Y, por supuesto, el acto de ir al cine también era "la espera de toda una semana, un plan, una elección con los tuyos, la promesa de un relato que venía de otro mundo y que centraba las conversaciones y los temas. Era magia contra el desamparo (...) La tristeza es pasajera. La magia de las imágenes compartidas es lo que dura, lo que vale, lo que nos sostiene".

La experiencia de la pantalla grande

Que esos templos que invocaban a los sueños colectivos estén desapareciendo o reconvirtiéndose en bazares, tiendas de ropa o bloques de viviendas y cada vez nos dé más pereza aventurarnos a salir ahí fuera a degustar una película en el cine y prefiramos la comodidad del mando a distancia dice mucho de cómo hemos cambiado como sociedad. O lo dice todo.

Menos mal que aún quedan románticos como Tom Cruise. Dicho sin ironías. En el último Festival de Cannes hizo una defensa encendida de la magia del cine: "Hago películas para la pantalla grande. No es lo mismo ver una película en la televisión que la experiencia de la gran pantalla. Mis películas no saldrán directamente en las plataformas. Ir al cine es lo que más me importa. Allí estamos todos unidos, aunque hablemos diferentes idiomas y vengamos de diferentes culturas. Cuando nos sentamos en un cine, formamos una gran comunidad que nos permite compartir la experiencia".

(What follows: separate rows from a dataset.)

This design comes from an exercise in tuning for small area on the open sky130 flow, not from production work.
RTL that was checked went through simulation tests only; none was proved equivalent to the original.
No driver is modelled on the clock port, so clock power and skew are understated where the tree is cut down; a real chip needs a root buffer or a tree.
Power figures rest on the tool's default switching activity, not on a simulated workload.

==> job 8044 <==
Design stpm3x_link, start of the top module:
module stpm3x_link (
    input  wire        clk,
    input  wire        rst,
    input  wire [7:0]  t_min,         
    input  wire        cmd_valid,
    output wire        cmd_ready,
    input  wire [2:0]  cmd_op,
    input  wire [7:0]  cmd_addr,
    input  wire [39:0] cmd_data,
    output wire        rsp_valid,
    output wire [2:0]  rsp_code,
    output wire [79:0] rsp_data,
    output wire [1:0]  rsp_crc_err,   
    output wire        arb_req,
    input  wire        arb_ack,
    input  wire        arb_gnt,
    output wire        bus_held,
    output wire        spi_cs_n,
    output wire        spi_sclk,
    output wire        spi_mosi,
    input  wire        spi_miso
);
clock: 8.0 ns
lec_check: 0
abc_area: 1
cap_margin: 20
core_margin: 2
core_utilization: 40
slew_margin: 20
standard.sh (not shown) runs the stock make flow with config.mk's settings and CLKGATE_MAP_FILE= SYNTH_SCRIPT=/design/flow/synth_recipe.tcl, a recipe that flattens the netlist after the stock synthesis.
==> flow/flow/run.sh <==
#!/bin/bash
set -euo pipefail
export BUFFER_PORTS_ARGS="-buffer_cell sky130_fd_sc_hd__buf_1"
export SKIP_REPAIR_TIE_FANOUT=1
export CTS_ARGS="-sink_clustering_enable -repair_clock_nets -dont_use_dummy_load -buf_list sky130_fd_sc_hd__clkbuf_8"
bash standard.sh synth > synth.log 2>&1
R=orfs/results/sky130hd/stpm3x_link/base
LIB=$FLOW_HOME/platforms/sky130hd/lib/sky130_fd_sc_hd__tt_025C_1v80.lib
YOSYS=$FLOW_HOME/../tools/install/yosys/bin/yosys
[[ -x $YOSYS ]] || YOSYS=yosys
cp $R/1_2_yosys.v remap_in.v
sed "s#LIBFILE#$LIB#g; s#INFILE#remap_in.v#; s#ABCSCRIPT#flow/area.abc#; s#STATFILE#remap_stat.txt#; s#OUTFILE#remap_out.v#" flow/remap.ys > remap_run.ys
$YOSYS -s remap_run.ys > remap.log 2>&1
cp remap_out.v $R/1_2_yosys.v
bash standard.sh finish > finish.log 2>&1
==> flow/flow/area.abc <==
strash
ifraig
scorr
dc2
strash
dch -f
amap
topo
==> flow/flow/remap.ys <==
# Re-map the combinational logic of the standard synthesis for area.
# The flip-flops are kept as they are (same cells, same instance names).
read_liberty -ignore_miss_func LIBFILE
blackbox sky130_fd_sc_hd__dfxtp_1 sky130_fd_sc_hd__edfxtp_1 sky130_fd_sc_hd__dfrtp_1 sky130_fd_sc_hd__dfstp_1
read_verilog -sv INFILE
hierarchy -top stpm3x_link
flatten
opt_clean -purge
opt -fast
abc -liberty LIBFILE -dont_use *probe* -dont_use *lpflow* -script ABCSCRIPT
opt_clean -purge
hilomap -singleton -hicell sky130_fd_sc_hd__conb_1 HI -locell sky130_fd_sc_hd__conb_1 LO
insbuf -buf sky130_fd_sc_hd__buf_4 A X
splitnets
opt_clean -purge
hierarchy -top stpm3x_link
tee -o STATFILE stat -liberty LIBFILE
write_verilog -noattr -nohex -nodec OUTFILE
==> job 2790 (differences from job 8044) <==
--- a/flow/design.v
+++ b/flow/design.v
@@ -233,23 +233,24 @@
         if (load || (s_dlyo && cnt0))
             C <= 8'd0;
         else if (step && !c_shift)
             C <= {C[6:0], 1'b0} ^ ({8{cin ^ C[7]}} & 8'h07);
         else if (step)
             C <= {C[6:0], cin};
     end
-    always @(posedge clk) begin
-        if (load) begin
-            S[39:32] <= cmd_op[1] ? cmd_addr : cmd_data[39:32];
-            S[31:0]  <= cmd_data[31:0];
-        end else if (step) begin
-            if (fullrot || ash) S[39:16] <= {S[38:16], ain};
-            if (fullrot || bsh) S[15:0]  <= {S[14:0], bin};
-        end
-    end
+    wire        sh_a  = step && (fullrot || ash) && !load;
+    wire        sh_b  = step && (fullrot || bsh) && !load;
+    wire        hd_a  = !load && !sh_a;
+    wire        hd_b  = !load && !sh_b;
+    wire [39:0] s_ld  = {cmd_op[1] ? cmd_addr : cmd_data[39:32], cmd_data[31:0]};
+    wire [39:0] s_sh  = {S[38:16], ain, S[14:0], bin};
+    wire [39:0] s_sel = {{24{sh_a}}, {16{sh_b}}};
+    wire [39:0] s_hd  = {{24{hd_a}}, {16{hd_b}}};
+    always @(posedge clk)
+        S <= ({40{load}} & s_ld) | (s_sel & s_sh) | (s_hd & S);
     assign rsp_valid = s_res;
     assign rsp_code  = is_bus ? (fr ? {2'b00, is_rd} : (e0 ? 3'd4 : 3'd3))
                      : (op == 3'd0) ? 3'd5 : 3'd2;
     assign rsp_data  = {S[15:8], 24'hFFFFFF, S[7:0], 8'hFF,
                         S[23:16], S[31:24], S[39:32],
                         C[7:1], (op == 3'd5) ? cz : C[0]};
     assign rsp_crc_err = {e1, e0};
==> flow/flow/run.sh (replaced) <==
#!/bin/bash
set -euo pipefail
export BUFFER_PORTS_ARGS="-buffer_cell sky130_fd_sc_hd__buf_1"
export SKIP_REPAIR_TIE_FANOUT=1
export PRE_CTS_TCL=$PWD/flow/manual_cts.tcl
bash standard.sh synth > synth.log 2>&1
R=orfs/results/sky130hd/stpm3x_link/base
LIB=$FLOW_HOME/platforms/sky130hd/lib/sky130_fd_sc_hd__tt_025C_1v80.lib
YOSYS=$FLOW_HOME/../tools/install/yosys/bin/yosys
[[ -x $YOSYS ]] || YOSYS=yosys
cp $R/1_2_yosys.v remap_in.v
# four re-mappings in parallel (one plain, three with ABC's deepsyn from
# different seeds); the smallest netlist is used
for i in 0 1 2 3; do
  sed "s#LIBFILE#$LIB#g; s#INFILE#remap_in.v#; s#ABCSCRIPT#flow/area$i.abc#; s#STATFILE#remap_stat$i.txt#; s#OUTFILE#remap_out$i.v#" flow/remap.ys > remap_run$i.ys
  $YOSYS -s remap_run$i.ys > remap$i.log 2>&1 &
done
wait
best=""
bestarea=""
for i in 0 1 2 3; do
  a=$(awk '/Chip area/ {print $NF}' remap_stat$i.txt 2>/dev/null || true)
  [[ -n "$a" && -s remap_out$i.v ]] || continue
  if [[ -z "$best" ]] || awk -v x="$a" -v y="$bestarea" 'BEGIN { exit !(x < y) }'; then
    best=$i
    bestarea=$a
  fi
done
echo "remap: using variant $best, area $bestarea" > remap_choice.txt
cp remap_out$best.v $R/1_2_yosys.v
bash standard.sh finish > finish.log 2>&1
==> flow/flow/area0.abc (new file) <==
strash
ifraig
scorr
dc2
strash
dch -f
amap
topo
==> flow/flow/area1.abc (new file) <==
strash
&get -n
&deepsyn -T 60 -S 1
&put
dch -f
amap
topo
==> flow/flow/area2.abc (new file) <==
strash
&get -n
&deepsyn -T 60 -S 2
&put
dch -f
amap
topo
==> flow/flow/area3.abc (new file) <==
strash
&get -n
&deepsyn -T 60 -S 3
&put
dch -f
amap
topo
==> flow/flow/manual_cts.tcl (new file) <==
# Sourced by ORFS's cts.tcl before its clock tree synthesis (PRE_CTS_TCL).
# Replaces clock_tree_synthesis with a small two-level tree: one root buffer
# driven by the clock port, feeding NX x NY leaf buffers, each driving the
# flip-flops of one region of the placement.
proc clock_tree_synthesis { args } {
  set nx 3
  set ny 2
  set leaf_cell sky130_fd_sc_hd__clkbuf_8
  set root_cell sky130_fd_sc_hd__clkbuf_4
  set db [ord::get_db]
  set block [ord::get_db_block]
  set clknet [$block findNet clk]
  set sinks {}
  foreach it [$clknet getITerms] {
    if { [$it isInputSignal] } { lappend sinks $it }
  }
  proc ::mcts_x { it } { set b [[$it getInst] getBBox]; return [expr { ([$b xMin] + [$b xMax]) / 2 }] }
  proc ::mcts_y { it } { set b [[$it getInst] getBBox]; return [expr { ([$b yMin] + [$b yMax]) / 2 }] }
  set srt [lsort -command { apply { { a b } { expr { [::mcts_x $a] - [::mcts_x $b] } } } } $sinks]
  set groups {}
  set per [expr { int(ceil([llength $srt] / double($nx))) }]
  for { set c 0 } { $c < $nx } { incr c } {
    set col [lrange $srt [expr { $c * $per }] [expr { ($c + 1) * $per - 1 }]]
    set col [lsort -command { apply { { a b } { expr { [::mcts_y $a] - [::mcts_y $b] } } } } $col]
    set per2 [expr { int(ceil([llength $col] / double($ny))) }]
    for { set r 0 } { $r < $ny } { incr r } {
      set grp [lrange $col [expr { $r * $per2 }] [expr { ($r + 1) * $per2 - 1 }]]
      if { [llength $grp] } { lappend groups $grp }
    }
  }
  set rinst [odb::dbInst_create $block [$db findMaster $root_cell] "clkbuf_root"]
  set rootnet [odb::dbNet_create $block "clknet_root"]
  $rootnet setSigType CLOCK
  [$rinst findITerm A] connect $clknet
  [$rinst findITerm X] connect $rootnet
  set rx 0
  set ry 0
  foreach it $sinks {
    set rx [expr { $rx + [::mcts_x $it] }]
    set ry [expr { $ry + [::mcts_y $it] }]
  }
  $rinst setLocation [expr { $rx / [llength $sinks] }] [expr { $ry / [llength $sinks] }]
  $rinst setPlacementStatus PLACED
  set g 0
  foreach grp $groups {
    set inst [odb::dbInst_create $block [$db findMaster $leaf_cell] "clkbuf_leaf_$g"]
    set net [odb::dbNet_create $block "clknet_leaf_$g"]
    $net setSigType CLOCK
    set sx 0
    set sy 0
    foreach it $grp {
      $it disconnect
      $it connect $net
      set sx [expr { $sx + [::mcts_x $it] }]
      set sy [expr { $sy + [::mcts_y $it] }]
    }
    [$inst findITerm A] connect $rootnet
    [$inst findITerm X] connect $net
    $inst setLocation [expr { $sx / [llength $grp] }] [expr { $sy / [llength $grp] }]
    $inst setPlacementStatus PLACED
    incr g
  }
  puts "manual clock tree: 1 root, $g leaves, [llength $sinks] sinks"
  set_propagated_clock [all_clocks]
}
removed: flow/flow/area.abc
==> summary of the runs <==
Of job 8044 and job 2790, job 8044 has the higher via count (gap about 2.5%, measured against job 2790). Against job 2790, the combinational power of job 8044 is lower by 7.9%. Cell count: job 8044 is higher than job 2790 (about 4.5%). Of job 2790 and job 8044, job 2790 has the higher wire length (gap 1.5%, measured against job 8044). Between job 8044 and job 2790, the lower design area is in job 2790 (gap about 11%, measured against job 2790). Against job 8044, the synthesized area of job 2790 is lower by about 9%. Against job 8044, the die area of job 2790 is smaller by about 8%.
For job 2790, only the layout was checked, not whether the RTL still works. The clock cells of job 2790 come from the design's own scripts or RTL, not from TritonCTS.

Claro, que hay que tener millones de dólares a tu disposición y ser la mayor estrella de Hollywood para poder decir eso. Pero si Cruise respalda esa declaración de intenciones con una película como 'Top Gun: Maverick', construida al viejo estilo y diseñada para brillar de verdad en la inmensidad de la gran pantalla, por lo menos algo habrá que agradecerle.